Asma Mhalla : Absolument. Tout l’enjeu c’est que ce sujet éclose et entre dans le débat public et aussi auprès de nos décideurs.
Je terminerai cet entretien avec la fameuse question signature de l’émission CyberPouvoirs. On a parlé des guerres des cerveaux, des guerres de cognition sur fond de lutte idéologique et de conservation ou de conquête de puissance pour les nations. En un mot et dans le fond pour vous, Professeur Claverie, François du Cluzel, qui dominera le 21e siècle ?

François du Cluzel : J’aurais tendance à dire que c’est celui qui dominera le monde cyber, par la force des choses. Je ne vais pas citer de noms, mais je pense qu’il y a un vrai enjeu.

Asma Mhalla : Les jeux sont ouverts.

François du Cluzel : C’est évident, c’est un nouveau monde de conflictualité, il est important de voir comment s’y mouvoir. C’est un monde qui est très particulier parce que, d’abord, c’est le premier espace de combat qui a été créé par l’homme. Ensuite, c’est un espace de combat dans lequel il est difficile d’attribuer une attaque, c’est très facile de s’y cacher, donc de s’y mouvoir. Ça nécessite aussi, peut-être, de mettre en œuvre des actions cachées. Je pense que l’ensemble des nations le fait aujourd’hui, les grands groupes commerciaux le font aussi, il faut qu’il y ait un alignement de tout cela. Les grands groupes occidentaux doivent aussi contribuer. Bref !

Asma Mhalla : La question cyber.

François du Cluzel : Je pense que celui qui dominera le monde c’est d’abord la question cyber.

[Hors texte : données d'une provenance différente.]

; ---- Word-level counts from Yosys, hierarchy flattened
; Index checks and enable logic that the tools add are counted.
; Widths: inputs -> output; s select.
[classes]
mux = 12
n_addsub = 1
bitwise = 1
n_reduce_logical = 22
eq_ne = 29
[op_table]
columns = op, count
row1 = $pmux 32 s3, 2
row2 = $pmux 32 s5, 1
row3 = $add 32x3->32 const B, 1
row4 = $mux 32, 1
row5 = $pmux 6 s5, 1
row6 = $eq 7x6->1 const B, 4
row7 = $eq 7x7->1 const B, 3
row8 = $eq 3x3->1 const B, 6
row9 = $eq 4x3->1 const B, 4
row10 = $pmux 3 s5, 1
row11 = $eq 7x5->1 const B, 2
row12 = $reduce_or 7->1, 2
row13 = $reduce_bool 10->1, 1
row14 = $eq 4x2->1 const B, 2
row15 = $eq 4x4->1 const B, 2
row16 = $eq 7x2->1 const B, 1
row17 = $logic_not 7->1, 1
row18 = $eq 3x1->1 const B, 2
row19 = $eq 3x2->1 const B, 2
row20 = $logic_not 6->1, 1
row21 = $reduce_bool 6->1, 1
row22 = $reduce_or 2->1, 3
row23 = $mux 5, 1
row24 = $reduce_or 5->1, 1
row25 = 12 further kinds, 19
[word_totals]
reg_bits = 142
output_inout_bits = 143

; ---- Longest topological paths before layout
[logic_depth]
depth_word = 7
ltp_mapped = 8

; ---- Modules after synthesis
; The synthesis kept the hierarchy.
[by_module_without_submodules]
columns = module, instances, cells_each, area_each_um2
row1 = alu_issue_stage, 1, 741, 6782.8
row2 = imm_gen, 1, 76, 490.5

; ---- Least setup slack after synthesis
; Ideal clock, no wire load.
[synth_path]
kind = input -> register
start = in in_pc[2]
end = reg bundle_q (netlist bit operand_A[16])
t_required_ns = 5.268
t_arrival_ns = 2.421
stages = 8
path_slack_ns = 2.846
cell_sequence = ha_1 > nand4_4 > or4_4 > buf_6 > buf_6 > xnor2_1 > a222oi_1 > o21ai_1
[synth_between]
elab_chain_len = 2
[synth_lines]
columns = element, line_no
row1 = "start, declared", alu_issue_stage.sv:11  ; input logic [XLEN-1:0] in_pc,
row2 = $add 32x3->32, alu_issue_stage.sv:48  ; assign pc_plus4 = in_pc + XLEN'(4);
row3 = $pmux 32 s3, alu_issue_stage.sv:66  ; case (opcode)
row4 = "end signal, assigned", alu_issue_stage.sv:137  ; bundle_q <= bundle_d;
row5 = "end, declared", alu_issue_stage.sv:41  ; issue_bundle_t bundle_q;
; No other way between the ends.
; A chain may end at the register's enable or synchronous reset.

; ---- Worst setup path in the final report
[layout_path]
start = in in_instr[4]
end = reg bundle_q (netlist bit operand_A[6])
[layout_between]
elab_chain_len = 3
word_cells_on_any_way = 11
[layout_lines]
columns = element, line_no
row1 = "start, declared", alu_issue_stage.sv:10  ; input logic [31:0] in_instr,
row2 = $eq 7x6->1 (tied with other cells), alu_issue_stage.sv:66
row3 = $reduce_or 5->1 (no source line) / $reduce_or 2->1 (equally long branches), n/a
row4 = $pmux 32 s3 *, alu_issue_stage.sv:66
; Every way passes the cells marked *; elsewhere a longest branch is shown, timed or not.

Asma Mhalla : D’un mot, Professeur Claverie.

Bernard Claverie : Dans la question cyber, il y a évidemment, vous le savez parfaitement, le domaine de l’intelligence artificielle, qui s’invite dans les débats depuis quelque temps, alors que ça fait quand même un petit moment qu’elle y est. Il faut savoir que là on a des grands acteurs et des compétiteurs internationaux, USA, Chine et Europe. À mon sens, l’Europe ne peut pas se contenter d’être l’espace qui ne va faire que réglementer. Il y a une compétition.

Asma Mhalla : Une proactivité en tout cas.

Bernard Claverie : Je pense qu’on ne peut pas laisser à d’autres personnes le domaine de la recherche.

Asma Mhalla : Eh bé ! Celui qui dominera le 21e siècle, si je vous comprends bien, sera celui qui dominera le domaine cyber et comme vous le dites, cognitique [10] et non pas cognitif.
François du Cluzel, Bernard Claverie, merci d’avoir été parmi nous aujourd’hui dans cet épisode de CyberPouvoirs particulièrement sensible.
La semaine prochaine, la guerre d’Ukraine. L’Ukraine est peut-être en train de marquer un tournant historique définitif en matière de doctrine militaire.
À la semaine prochaine et d’ici là, portez-vous bien.